Observations of R are impacted by the performance of instruments (pyrheliometer and pyranometers). These instruments should be accurately and regularly calibrated. Otherwise, they would lose their sensitivity and produce a spurious dimming trend of R. On the contrary, the measurements of SunDu are much less sensitive to instrument calibration, as its recording material is replaced each day. There is significant evidence that the instruments used to measure R at these four stations had important calibration problems before 1992 when the new instruments were deployed. The figure was produced using MATLAB.

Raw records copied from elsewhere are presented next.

===== src/rtl/rv_lsu_pkg.sv =====
// Shared types for the load/store unit: FSM states, load size/sign codes,
// and the alignment rule shared by loads and stores.
package rv_lsu_pkg;

  typedef enum logic [1:0] {
    LSU_IDLE = 2'd0,
    LSU_BUS  = 2'd1,
    LSU_RESP = 2'd2
  } lsu_state_t;

  localparam logic [2:0] F3_LB  = 3'b000;
  localparam logic [2:0] F3_LH  = 3'b001;
  localparam logic [2:0] F3_LW  = 3'b010;
  localparam logic [2:0] F3_LBU = 3'b100;
  localparam logic [2:0] F3_LHU = 3'b101;

  // funct3[1:0] encodes access size for both loads and stores.
  function automatic logic is_misaligned(input logic [2:0] f3, input logic [1:0] a);
    case (f3[1:0])
      2'b01:   return a[0];
      2'b10:   return a != 2'b00;
      default: return 1'b0;
    endcase
  endfunction

endpackage


===== src/rtl/lsu_rdata_ext.sv =====
// Combinational byte/halfword lane select with sign/zero extension of a
// 32-bit bus read word.
module lsu_rdata_ext
  import rv_lsu_pkg::*;
(
  input  logic [2:0]  funct3,
  input  logic [1:0]  addr,
  input  logic [31:0] rdata,
  output logic [31:0] result
);

  logic [7:0]  byte_sel;
  logic [15:0] half_sel;

  always_comb begin
    byte_sel = rdata[{addr, 3'b000} +: 8];
    half_sel = addr[1] ? rdata[31:16] : rdata[15:0];
    case (funct3)
      F3_LB:   result = {{24{byte_sel[7]}}, byte_sel};
      F3_LBU:  result = {24'd0, byte_sel};
      F3_LH:   result = {{16{half_sel[15]}}, half_sel};
      F3_LHU:  result = {16'd0, half_sel};
      default: result = rdata;
    endcase
  end

endmodule


===== src/rtl/rv_lsu.sv =====
// Load/store unit: single-outstanding req/ack data bus, misalignment and
// timeout traps, one-cycle registered passthrough for non-memory ops.
module rv_lsu
  import rv_lsu_pkg::*;
#(
  parameter logic [7:0] BUS_TIMEOUT = 8'd255
) (
  input  logic        i_clk,
  input  logic        i_reset,
  input  logic        i_flush,
  input  logic        i_valid,
  output logic        o_ready,
  input  logic [31:0] i_add,
  input  logic [31:0] i_result,
  input  logic        i_load,
  input  logic        i_store,
  input  logic [31:0] i_wdata,
  input  logic [3:0]  i_wsel,
  input  logic [2:0]  i_funct3,
  input  logic        i_reg_write,
  input  logic [4:0]  i_rd,
  input  logic        i_to_trap,
  output logic        o_bus_req,
  output logic        o_bus_we,
  output logic [31:0] o_bus_addr,
  output logic [31:0] o_bus_wdata,
  output logic [3:0]  o_bus_wsel,
  input  logic        i_bus_ack,
  input  logic [31:0] i_bus_rdata,
  output logic        o_valid,
  output logic [31:0] o_result,
  output logic [4:0]  o_rd,
  output logic        o_reg_write,
  output logic        o_to_trap,
  output logic        o_misaligned,
  output logic        o_access_fault
);

  lsu_state_t  state_q, state_d;
  logic [7:0]  cnt_q, cnt_d;
  logic        kill_q, kill_d;
  logic        load_q, load_d;
  logic        reg_write_q, reg_write_d;
  logic [2:0]  funct3_q, funct3_d;
  logic [1:0]  add_lo_q, add_lo_d;
  logic [31:0] result_q, result_d;

  logic        req_q, req_d, we_q, we_d;
  logic [31:0] addr_q, addr_d, wdata_q, wdata_d;
  logic [3:0]  wsel_q, wsel_d;
  logic        valid_q, valid_d, rw_q, rw_d;
  logic        trap_q, trap_d, mis_q, mis_d, fault_q, fault_d;
  logic [31:0] res_q, res_d;
  logic [4:0]  rd_q, rd_d;

  logic [31:0] ext_data;
  logic        mem_op, killed;

  lsu_rdata_ext u_ext (
    .funct3 (funct3_q),
    .addr   (add_lo_q),
    .rdata  (i_bus_rdata),
    .result (ext_data)
  );

  assign mem_op = i_load | i_store;
  assign killed = kill_q | i_flush;

  always_comb begin
    state_d = state_q;    cnt_d = cnt_q;          kill_d = kill_q;
    load_d = load_q;      reg_write_d = reg_write_q;
    funct3_d = funct3_q;  add_lo_d = add_lo_q;    result_d = result_q;
    req_d = req_q;        we_d = we_q;            addr_d = addr_q;
    wdata_d = wdata_q;    wsel_d = wsel_q;
    res_d = res_q;        rd_d = rd_q;
    // Write-back strobes and trap flags are single-cycle pulses.
    valid_d = 1'b0; rw_d = 1'b0; trap_d = 1'b0; mis_d = 1'b0; fault_d = 1'b0;
    case (state_q)
      LSU_IDLE: begin
        if (i_valid && !i_flush) begin
          load_d = i_load;   reg_write_d = i_reg_write;
          funct3_d = i_funct3; add_lo_d = i_add[1:0]; result_d = i_result;
          rd_d = i_rd;       res_d = i_result;
          if (i_to_trap) begin
            valid_d = 1'b1;
            trap_d  = 1'b1;
          end else if (mem_op && is_misaligned(i_funct3, i_add[1:0])) begin
            valid_d = 1'b1;
            mis_d   = 1'b1;
          end else if (mem_op) begin
            state_d = LSU_BUS;
            req_d   = 1'b1;
            we_d    = i_store;
            addr_d  = {i_add[31:2], 2'b00};
            wdata_d = i_wdata;
            wsel_d  = i_wsel;
            cnt_d   = 8'd0;
            kill_d  = 1'b0;
          end else begin
            valid_d = 1'b1;
            rw_d    = i_reg_write;
          end
        end
      end
      LSU_BUS: begin
        cnt_d = cnt_q + 8'd1;
        if (i_flush) kill_d = 1'b1;
        // A flushed request still runs to ack; only its write-back is dropped.
        if (i_bus_ack && req_q) begin
          req_d   = 1'b0;
          state_d = killed ? LSU_IDLE : LSU_RESP;
          valid_d = !killed;
          rw_d    = !killed && load_q && reg_write_q;
          if (load_q) res_d = ext_data;
          kill_d  = 1'b0;
        end else if (BUS_TIMEOUT != 8'd0 && cnt_d == BUS_TIMEOUT) begin
          req_d   = 1'b0;
          state_d = killed ? LSU_IDLE : LSU_RESP;
          valid_d = !killed;
          fault_d = !killed;
          kill_d  = 1'b0;
        end
      end
      LSU_RESP: begin
        state_d = LSU_IDLE;
        kill_d  = 1'b0;
      end
      default: state_d = LSU_IDLE;
    endcase
  end

  always_ff @(posedge i_clk or posedge i_reset) begin
    if (i_reset) begin
      state_q <= LSU_IDLE; cnt_q <= 8'd0;  kill_q <= 1'b0;
      load_q <= 1'b0;      reg_write_q <= 1'b0;
      funct3_q <= 3'd0;    add_lo_q <= 2'd0; result_q <= 32'd0;
      req_q <= 1'b0;       we_q <= 1'b0;     addr_q <= 32'd0;
      wdata_q <= 32'd0;    wsel_q <= 4'd0;
      valid_q <= 1'b0;     rw_q <= 1'b0;     trap_q <= 1'b0;
      mis_q <= 1'b0;       fault_q <= 1'b0;  res_q <= 32'd0; rd_q <= 5'd0;
    end else begin
      state_q <= state_d;  cnt_q <= cnt_d;   kill_q <= kill_d;
      load_q <= load_d;    reg_write_q <= reg_write_d;
      funct3_q <= funct3_d; add_lo_q <= add_lo_d; result_q <= result_d;
      req_q <= req_d;      we_q <= we_d;     addr_q <= addr_d;
      wdata_q <= wdata_d;  wsel_q <= wsel_d;
      valid_q <= valid_d;  rw_q <= rw_d;     trap_q <= trap_d;
      mis_q <= mis_d;      fault_q <= fault_d; res_q <= res_d; rd_q <= rd_d;
    end
  end

  assign o_ready        = (state_q == LSU_IDLE);
  assign o_bus_req      = req_q;
  assign o_bus_we       = we_q;
  assign o_bus_addr     = addr_q;
  assign o_bus_wdata    = wdata_q;
  assign o_bus_wsel     = wsel_q;
  assign o_valid        = valid_q;
  assign o_result       = res_q;
  assign o_rd           = rd_q;
  assign o_reg_write    = rw_q;
  assign o_to_trap      = trap_q;
  assign o_misaligned   = mis_q;
  assign o_access_fault = fault_q;

endmodule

These instrument degradation issues were very common for the R measurements in China before 1990. Fig. 5 shows that trends of R from observations are substantially more negative than those of the SunDu-derived R from 1960 to 1989. There are four stations where the observed R had a near-zero trend while SunDu-derived R had significant positive or negative trends. Fig. 6 shows that this is because the instruments used to measure R were inaccurately calibrated at the stations at certain years.
Figure 5

Scatterplot of the linear trends of observed R as a function of trends of SunDu-derived R.

Each red star represents a station in China where the data duration of both the observed and calculated R were longer than 120 months during 1960 to 1989. There are 76 stations in total. Linear trends of observed surface incident solar radiation (R) are significantly more negative than those from sunshine duration (SunDu) derived R. The figure was produced using MATLAB.

Figure 6

Time series of observed surface incident solar radiation (R) and R calculated from Sunshine Duration (SunDu) at four stations where the observed R showed a near-zero trend while SunDu-derived R had significant positive or negative trends (see Fig. 5).

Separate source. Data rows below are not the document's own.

`config.mk`:
```
export PLATFORM = sky130hd
export DESIGN_NAME = prog_mem_sequencer
export DESIGN_NICKNAME = d
export VERILOG_FILES = /design/src/rtl/prog_mem_sequencer_pkg.sv /design/src/rtl/pm_wait_counter.sv /design/src/rtl/prog_mem_sequencer.sv
export SDC_FILE = /design/constraint.sdc
export NUM_CORES = 1
export LEC_CHECK = 0
export BUFFER_PORTS_ARGS = -buffer_cell sky130_fd_sc_hd__buf_2
export CELL_PAD_IN_SITES_DETAIL_PLACEMENT = 1
export CELL_PAD_IN_SITES_GLOBAL_PLACEMENT = 2
export CORE_ASPECT_RATIO = 0.75
export CORE_MARGIN = 5
export CORE_UTILIZATION = 22
export DETAILED_ROUTE_END_ITERATION = 10
export HOLD_SLACK_MARGIN = 0.12
export PLACE_DENSITY_LB_ADDON = 0.1
export SLEW_MARGIN = 15
export SYNTH_ARGS = -nofsm -noshare
export SYNTH_HDL_FRONTEND = slang
export SYNTH_SLANG_ARGS = --single-unit
```
`constraint.sdc`:
```
create_clock -name clk -period 1.55 [get_ports clk]
set_clock_uncertainty 0.05 [all_clocks]
set_input_delay 0.0775 -clock clk [delete_from_list [all_inputs] [get_ports clk]]
set_output_delay 0.0775 -clock clk [all_outputs]
set_load 0.03 [all_outputs]
```
`src/rtl/prog_mem_sequencer_pkg.sv`:
```
// Shared types and defaults for the program-memory fetch sequencer.
package pm_seq_pkg;

    localparam int PC_W_DEF      = 14;
    localparam int LPM_AW_DEF    = 15;
    localparam int IRQ_VEC_W_DEF = 5;
    localparam int CNT_W         = 2;   // wide enough for ROM_LAT up to 3

    typedef enum logic [2:0] {
        S_PRIME    = 3'd0,
        S_FETCH    = 3'd1,
        S_LPM_WAIT = 3'd2,
        S_LPM_DONE = 3'd3,
        S_FLUSH    = 3'd4
    } seq_state_t;

    // Interrupt vectors are two words apart: target PC = {index, 1'b0}.
    function automatic logic [31:0] vec_to_pc(input logic [31:0] vec);
        return {vec[30:0], 1'b0};
    endfunction

endpackage

```
`src/rtl/pm_wait_counter.sv`:
```
// Loadable down-counter; done while the count sits at zero.
import pm_seq_pkg::*;

module pm_wait_counter #(
    parameter int W = CNT_W
) (
    input  logic         clk,
    input  logic         reset_n,
    input  logic         load,
    input  logic [W-1:0] load_val,
    output logic         done
);

    logic [W-1:0] cnt;

    // Load has priority; otherwise count down and park at zero.
    always_ff @(posedge clk or negedge reset_n) begin
        if (!reset_n)
            cnt <= '0;
        else if (load)
            cnt <= load_val;
        else if (cnt != '0)
            cnt <= cnt - 1'b1;
    end

    assign done = (cnt == '0);

endmodule

```
`src/rtl/prog_mem_sequencer.sv`:
```
// Program-memory fetch sequencer: arbitrates ROM port A between fetch and
// LPM reads, applies branch/interrupt redirects, holds fetch on stalls.
// Optional build macro PM_SEQ_IRQ_EN enables interrupt arbitration; without
// it the irq inputs are ignored and irq_ack / irq_ret_pc read as zero.
import pm_seq_pkg::*;

module prog_mem_sequencer #(
    parameter int PC_W      = PC_W_DEF,
    parameter int LPM_AW    = LPM_AW_DEF,
    parameter int ROM_LAT   = 1,
    parameter int IRQ_VEC_W = IRQ_VEC_W_DEF
) (
    input  logic                 clk,
    input  logic                 reset_n,
    input  logic [PC_W-1:0]      pc_cur,
    input  logic                 stall_req,
    input  logic                 br_req,
    input  logic [PC_W-1:0]      br_target,
    output logic                 br_ack,
    input  logic                 irq_req,
    input  logic [IRQ_VEC_W-1:0] irq_vec,
    input  logic                 irq_en,
    output logic                 irq_ack,
    output logic [PC_W-1:0]      irq_ret_pc,
    input  logic                 lpm_req,
    input  logic [LPM_AW-1:0]    lpm_addr_in,
    output logic                 lpm_ack,
    output logic [7:0]           lpm_data,
    input  logic [7:0]           pm_lpm_data,
    output logic                 pm_pc_inc,
    output logic                 pm_hold,
    output logic                 pm_pc_ovr,
    output logic [PC_W-1:0]      pm_pc_new,
    output logic                 pm_lpm_read,
    output logic [LPM_AW-1:0]    pm_lpm_addr,
    output logic                 instr_valid
);

    // Every counted state (LPM_WAIT, FLUSH) is entered with ROM_LAT-1 so it
    // lasts ROM_LAT cycles. PRIME starts with the counter at zero, so its
    // first cycle loads ROM_LAT-2 to cover the remaining cycles.
    localparam logic [CNT_W-1:0] LAT_LOAD   = CNT_W'(ROM_LAT - 1);
    localparam logic [CNT_W-1:0] PRIME_LOAD = (ROM_LAT > 1) ? CNT_W'(ROM_LAT - 2) : '0;

    seq_state_t        state, state_nxt;
    logic              prime_arm, prime_arm_set;
    logic              cnt_load, cnt_done;
    logic [CNT_W-1:0]  cnt_val;
    logic [LPM_AW-1:0] lpm_addr_q;
    logic              lpm_latch, lpm_cap;
    logic              irq_take, irq_ack_c;
    logic [PC_W-1:0]   irq_pc;

`ifdef PM_SEQ_IRQ_EN
    assign irq_take = irq_req & irq_en;
    assign irq_pc   = PC_W'(vec_to_pc(32'(irq_vec)));
`else
    logic unused_irq;
    assign unused_irq = ^{irq_req, irq_vec, irq_en, pc_cur};
    assign irq_take   = 1'b0;
    assign irq_pc     = '0;
`endif

    pm_wait_counter #(.W(CNT_W)) u_wait (
        .clk      (clk),
        .reset_n  (reset_n),
        .load     (cnt_load),
        .load_val (cnt_val),
        .done     (cnt_done)
    );

    // State register plus the LPM address / result and prime-arm flag.
    always_ff @(posedge clk or negedge reset_n) begin
        if (!reset_n) begin
            state      <= S_PRIME;
            prime_arm  <= 1'b0;
            lpm_addr_q <= '0;
            lpm_data   <= '0;
            lpm_ack    <= 1'b0;
        end else begin
            state   <= state_nxt;
            lpm_ack <= lpm_cap;
            if (prime_arm_set)
                prime_arm <= 1'b1;
            if (lpm_latch)
                lpm_addr_q <= lpm_addr_in;
            if (lpm_cap)
                lpm_data <= pm_lpm_data;
        end
    end

`ifdef PM_SEQ_IRQ_EN
    // Return address is the PC at the moment the interrupt is accepted.
    always_ff @(posedge clk or negedge reset_n) begin
        if (!reset_n)
            irq_ret_pc <= '0;
        else if (irq_ack_c)
            irq_ret_pc <= pc_cur;
    end
    assign irq_ack = irq_ack_c;
`else
    assign irq_ret_pc = '0;
    assign irq_ack    = 1'b0;
`endif

    // Next-state and program-memory controls; arbitration only in FETCH.
    always_comb begin
        state_nxt     = state;
        prime_arm_set = 1'b0;
        cnt_load      = 1'b0;
        cnt_val       = LAT_LOAD;
        lpm_latch     = 1'b0;
        lpm_cap       = 1'b0;
        irq_ack_c     = 1'b0;
        br_ack        = 1'b0;
        pm_pc_inc     = 1'b0;
        pm_hold       = 1'b0;
        pm_pc_ovr     = 1'b0;
        pm_pc_new     = '0;
        pm_lpm_read   = 1'b0;
        pm_lpm_addr   = '0;
        instr_valid   = 1'b0;
        case (state)
            S_PRIME: begin
                if (ROM_LAT <= 1 || (prime_arm && cnt_done)) begin
                    state_nxt = S_FETCH;
                end else if (!prime_arm) begin
                    prime_arm_set = 1'b1;
                    cnt_load      = 1'b1;
                    cnt_val       = PRIME_LOAD;
                end
            end
            S_FETCH: begin
                if (irq_take) begin
                    pm_pc_ovr = 1'b1;
                    pm_pc_new = irq_pc;
                    irq_ack_c = 1'b1;
                    cnt_load  = 1'b1;
                    state_nxt = S_FLUSH;
                end else if (br_req) begin
                    pm_pc_ovr = 1'b1;
                    pm_pc_new = br_target;
                    br_ack    = 1'b1;
                    cnt_load  = 1'b1;
                    state_nxt = S_FLUSH;
                end else if (lpm_req) begin
                    lpm_latch = 1'b1;
                    cnt_load  = 1'b1;
                    state_nxt = S_LPM_WAIT;
                end else if (stall_req) begin
                    pm_hold     = 1'b1;
                    instr_valid = 1'b1;
                end else begin
                    pm_pc_inc   = 1'b1;
                    instr_valid = 1'b1;
                end
            end
            S_LPM_WAIT: begin
                pm_lpm_read = 1'b1;
                pm_lpm_addr = lpm_addr_q;
                if (cnt_done)
                    state_nxt = S_LPM_DONE;
            end
            S_LPM_DONE: begin
                // Result and ack are registered together, so the ack pulse
                // lands in the first FLUSH cycle alongside valid lpm_data.
                pm_lpm_read = 1'b1;
                pm_lpm_addr = lpm_addr_q;
                lpm_cap     = 1'b1;
                cnt_load    = 1'b1;
                state_nxt   = S_FLUSH;
            end
            S_FLUSH: begin
                if (cnt_done)
                    state_nxt = S_FETCH;
            end
            default: state_nxt = S_PRIME;
        endcase
    end

endmodule

```
==> results.json, run 1 <==
{
  "violations": "setup timing",
  "worstMarginPinSlew_ns": 0.6769,
  "postRouteAntennaNets": 0,
  "p_per_area_nw_per_um2": 1688,
  "worst_hold_slack_ns": 0.1458,
  "synth-seq-area-share_pct": 45.63,
  "rows": 26,
  "post-dp-hpwl_um": 3366,
  "hold_start": "br_req",
  "cts.clk_slew.worst_paths_ns": 0.06,
  "cts_tree": "done",
  "ioPinCount": 122,
  "mostFrequentLayoutCell": "buf_2",
  "hp-class": "in -> reg",
  "syn_to_final_growth_pct": 79.94,
  "synthDistinctLibCells": 27,
  "cts.path.max_buffers": 2,
  "grt_first_pass_wirelength_um": 8017,
  "fin_crit_sh_pct": 112.6,
  "worstSetupEndpointType": "output port",
  "layout_setup_ws_ns": -0.1947,
  "core_area_um2": 6929,
  "fmax_ghz": 0.5732,
  "r2r_start": "state[2]",
  "synth-edff-count": 0,
  "relSlewSlack_pct": 54.87,
  "hold_violations": 0,
  "syn_area_um2": 1590,
  "drt-total-wl_um": 4957,
  "grtUsageTotal_pct": 11.11,
  "routed-via-count": 1348,
  "io_buffers": 85,
  "grt_antenna_before_repair": 0,
  "antenna_cells": 0,
  "final_util_pct": 41.30,
  "layout.nets": 319,
  "worst_setup_path_start_kind": "flip-flop",
  "place.gp.congestion": 0.7400,
  "cts_buffers": 5,
  "ir_drop_v": 0.0008339,
  "synthTopCellsByArea": "dfrtp_1 46%, mux2_4 17%, and2_1 12%",
  "drc": 0,
  "drv_cap": 0,
  "yosysWarnings": 0,
  "final.setup.tns_ns": -4.111,
  "setup_violations": 34,
  "final.min_clock_period_ns": 1.745,
  "p_leak_nw": 1.477,
  "place_inst": 315,
  "yosysTopAreaCellShare_pct": 45.63,
  "synth_top_area_cell": "dfrtp_1",
  "instances_no_fill": 354,
  "power.total_mw": 4.831,
  "syn_inst": 131,
  "ys_ff_latch": 29,
  "dieWidth_um": 108.2,
  "async_flop_share_pct": 100.0,
  "via_per_inst": 3.808,
  "initial_core_util_pct": 22.95,
  "drt_iter0_drc": 18,
  "crit_type": "reg -> out",
  "crit_fanout": 3,
  "synthFlopType": "dfrtp_1",
  "grt_max_degree": 30,
  "drive_above_1_share_pct": 65.63,
  "clk_latency_ns": 0.27,
  "drtPass1Iterations": 3,
  "dieArea_um2": 9047,
  "htree_levels": 2,
  "grt_pass1_vias": 1574,
  "drv_slew": 0,
  "rsz0062_at_grt": "true",
  "fp.dieH_um": 83.63,
  "required_ns": 1.42,
  "root_buffer": "clkbuf_8",
  "worstPathArrival_ns": 1.62,
  "layout_common_cells": "50 x buf_2, 36 x buf_6, 30 x and2_4",
  "worstSetupStartpoint": "state[2]",
  "avgRoutedWirePerCell_um": 14.00,
  "syn_area_per_cell_um2": 12.14,
  "cts_sinks": 29,
  "grt.overflow.total": 0,
  "status": "finished, violations left"
}
-- repair_timing --
item,CTS,global route
setup buffers,1,2
gates cloned,1,1
hold buffers,26,0
resized for setup,93,18
hold endpoints to repair,54,0
pin swaps,15,1
endpoints found under the setup margin,35,35
-- critical path, cell delays in order, from the launching register on --
cell and delay, ns:
dfrtp_1 0.38, nand2b_4 0.15, or4_4 0.47, inv_2 0.09
and2_4 0.14, buf_6 0.12
-- sequential cells by signal, indices dropped and copies added (netlist names) --
name        count
lpm_addr_q     15
lpm_data        8
state           3
u_wait.cnt      2
lpm_ack         1
-- cells in the mapped netlist (2+ instances only) --
library cell / n
and2_1: 30
dfrtp_1: 29
mux2_4: 18
buf_4: 17
nor2_1: 7
mux2_2: 5
inv_1: 3
a21oi_1: 2
buf_2: 2
-- area by class of cell --
class	count	area (µm²)
clock buffer	7	96.34
sequential	29	726.9
fill	766	4068
inverter	4	15.01
clock inverter	1	5.005
multi-input combinational	92	859.6
tap	98	122.6
timing repair buffer	123	1036
-- final timing paths --
| check | cells past startpoint | endpoint | slack (ns) |
|---|---|---|---|
| hold / removal | 4 | u_wait.cnt[1] | 0.15 |
| min in group asynchronous | 2 | lpm_data[4] | 0.33 |
| setup / recovery | 5 | pm_hold | -0.19 |
| max in group asynchronous | 2 | state[1] | 0.65 |
| setup reg to reg | 5 | lpm_data[0] | 0.01 |
| hold reg to reg | 1 | lpm_addr_q[14] | 0.46 |
-- report_power, final --
group	total (mW)	internal (mW)	leakage, nW	switching, mW
registers	1.35	1.13	0.347	0.216
logic	2.80	1.43	1.07	1.37
clock network	0.683	0.401	0.0542	0.282
total	4.83	2.96	1.48	1.87
-- per-stage QoR --
stage	instance area, µm²	setup WS, ns
2_1_floorplan	1658	-0.01878
3_3_place_gp	2122	0.07943
3_5_place_dp	2122	0.05194
4_1_cts	2768	-0.2069
5_1_grt	2861	-0.2562
6_report	2861	-0.1947
-- layer usage --
metal  GRT usage (%)  vias to the layer above  wire length, µm
li1                -                      641                -
met1           13.43                      652             2058
met4           2.064                        0               25
met3           3.403                        4              322
met2           19.47                       51             2552
met5               0                        -                0
-- cells by family (layout without fill, tap and decap cells) --
kind of cell	count (synthesis)	in the layout	share of synthesized area, %
multiplexers	23	23	20.53
other	1	15	0.2358
flip-flops	29	29	45.63
adder cells (fa/ha/maj)	2	2	1.416
buffers and inverters	24	135	10.31
AO/OA/AOI/OAI	4	4	1.338
AND/OR/NAND/NOR	47	47	19.98
XOR/XNOR	1	1	0.5508
Power figures use the tool's default switching activity.
==> run 2, diff against run 1 <==
- CORE_ASPECT_RATIO: 0.75 -> 0.8
==> run 2 against run 1 <==
Against the previous run:
- the flow still finishes with violations (setup timing)
- register-to-register slack got worse by 0.14 ns
- total power increased by 5.8%
- combinational power increased by 6%
- sequential power about the same
- largest cell class unchanged
- largest power group unchanged
==> results.json, run 2 (synthesized netlist as in run 1, its figures left out) <==
{
  "status": "finished, violations left",
  "violations": "setup timing",
  "worstMarginPinSlew_ns": 0.6700,
  "final_util_pct": 42.56,
  "worst_setup_path_start_kind": "flip-flop",
  "setup_violations": 58,
  "fill_cells": 754,
  "place.gp.congestion": 0.6832,
  "p_leak_nw": 1.531,
  "drtPass1Iterations": 2,
  "core_area_um2": 6959,
  "place_area_um2": 2116,
  "root_buffer": "clkbuf_8",
  "cts.clk_slew.worst_paths_ns": 0.06,
  "cts_tree": "done",
  "cts_sinks": 29,
  "via_per_inst": 3.846,
  "worstSetupEndpointType": "output port",
  "fmax_ghz": 0.5813,
  "grt_max_degree": 30,
  "dieArea_um2": 9039,
  "antenna_cells": 0,
  "rrSetupSlack_ns": -0.13,
  "layout_setup_ws_ns": -0.1702,
  "fin_crit_sh_pct": 111.0,
  "drt_iter0_drc": 18,
  "mostFrequentLayoutCell": "buf_2",
  "io_buffers": 85,
  "routed-via-count": 1350,
  "drv_cap": 0,
  "cts.path.max_buffers": 2,
  "r2r_start": "state[2]",
  "crit_type": "reg -> out",
  "relSlewSlack_pct": 55.34,
  "ioPinCount": 122,
  "final.setup.tns_ns": -6.165,
  "reg2regPathDepth": 7,
  "crit_fanout": 3,
  "rows": 27,
  "worstSetupStartpoint": "state[2]",
  "drv_slew": 0,
  "dpl_worst_slack_ns": 0.04590,
  "drt-total-wl_um": 4973,
  "timing.rr.end": "lpm_data[2]",
  "fin_area_um2": 2962,
  "dieWidth_um": 105.1,
  "drc": 0,
  "grt_antenna_before_repair": 0,
  "avgRoutedWirePerCell_um": 14.17,
  "rsz0062_at_grt": "true",
  "top_regs": "lpm_addr_q x15, lpm_data x8, state x3",
  "grtUsageTotal_pct": 10.75,
  "endpoint": "pm_hold",
  "htree_levels": 2,
  "grt_first_pass_wirelength_um": 7872,
  "fp.dieH_um": 86.05,
  "required_ns": 1.42,
  "worstPathArrival_ns": 1.59,
  "cts_buffers": 5,
  "initial_core_util_pct": 22.85,
  "drive_above_1_share_pct": 66.67,
  "clk_latency_ns": 0.27,
  "p_per_area_nw_per_um2": 1725,
  "largest_reg_flops": 15,
  "grt_pass1_vias": 1616,
  "top_register": "lpm_addr_q",
  "post-dp-hpwl_um": 3348,
  "layout_common_cells": "50 x buf_2, 45 x buf_6, 30 x and2_4",
  "syn_to_final_growth_pct": 86.23,
  "postRouteAntennaNets": 0,
  "final.min_clock_period_ns": 1.720,
  "hp-class": "in -> reg",
  "power.total_mw": 5.110,
  "ir_drop_v": 0.0008980,
  "layout.nets": 327,
  "hold_violations": 0,
  "grt.overflow.total": 0
}
-- run 2: power by group --
group / switching (mW) / internal, mW
registers: 0.213 / 1.13
logic: 1.42 / 1.54
clock network: 0.280 / 0.523
total: 1.92 / 3.19
-- run 2: worst min path at each step --
stage / start / to / slack (ns) / cells past startpoint
after floorplan: reset_n / lpm_ack / -0.27 / 0
after global placement: reset_n / lpm_data[0] / 0.1 / 1
after detailed placement: reset_n / lpm_data[0] / 0.11 / 1
after CTS: br_req / state[2] / 0.14 / 3
after global routing: lpm_req / state[0] / 0.20 / 3
final: lpm_req / state[0] / 0.17 / 3
-- run 2: final cells by class --
| type | instances | area (µm²) | area share [%] |
|---|---|---|---|
| Timing Repair Buffer | 130 | 1120 | 37.81 |
| Multi-Input combinational cell | 93 | 874.6 | 29.53 |
| Sequential cell | 29 | 726.9 | 24.55 |
| Tap cell | 87 | 108.9 | 3.676 |
| Clock buffer | 7 | 86.33 | 2.915 |
| Clock inverter | 1 | 30.03 | 1.014 |
| Inverter | 4 | 15.01 | 0.5070 |
-- run 2: per-stage QoR --
step           instances  hold slack (ns)
4_1_cts              345           0.1392
6_report             351           0.1738
3_5_place_dp         305           0.1103
5_1_grt              351           0.2022
2_1_floorplan        145          -0.2681
3_3_place_gp         305          0.09814
-- run 2: repair_timing --
action | 4_1_cts | 5_1_grt
buffers inserted | 5 | 6
hold endpoints to repair | 53 | 0
resized for setup | 109 | 13
pin swaps | 21 | 8
hold buffers | 25 | 0
setup endpoints to repair | 35 | 58
gates cloned | 2 | 2
-- run 2: layer usage --
layer	vias up	global-route usage, %	part of all wire [%]
met1	639	11.85	40
met2	52	19.71	53
met4	0	3.020	0.38
met3	2	3.612	6.9
li1	657	-	-
met5	-	0	0
-- run 2: critical path, stage by stage, from the launching register on --
cell,delay (ns)
dfrtp_1,0.38
nand2b_4,0.15
or4_4,0.46
inv_2,0.09
and2_4,0.13
buf_6,0.12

It is obvious that the instruments used to measure R were inaccurately calibrated at the DaLian station in the early 1970s and the early 1990s, YanTai station in the late 1960s, and ChamDo station in the late 1980s to the early 1990s. At these stations, the trends of SunDu-derived R are more reliable than those of observed R. The figure was produced using MATLAB.

Figs. 4–6 indicate that the lack of calibration or inaccurate calibration made the observed R values highly uncertain. Fig. 7 further shows that measurement biases may explain the discrepancies between the observed and simulated decadal variability of R. The linear trend of the observed R averaged over China from 1960 to 1989 was −8.5 W m−2 per decade, with a 95% confidence interval from −9.8 W m−2 per decade to −7.3 W m−2 per decade. None of the 48 Earth System Models of CMIP5 (CMIP5 ESM)721 reproduced the observed trend (Fig. 7).
Figure 7

Histogram of the linear trends of surface incident solar radiation (R, blue bars) over China from 1960 to 1989 simulated by 48 CMIP5 models (see Ma et al.21 for details of these models).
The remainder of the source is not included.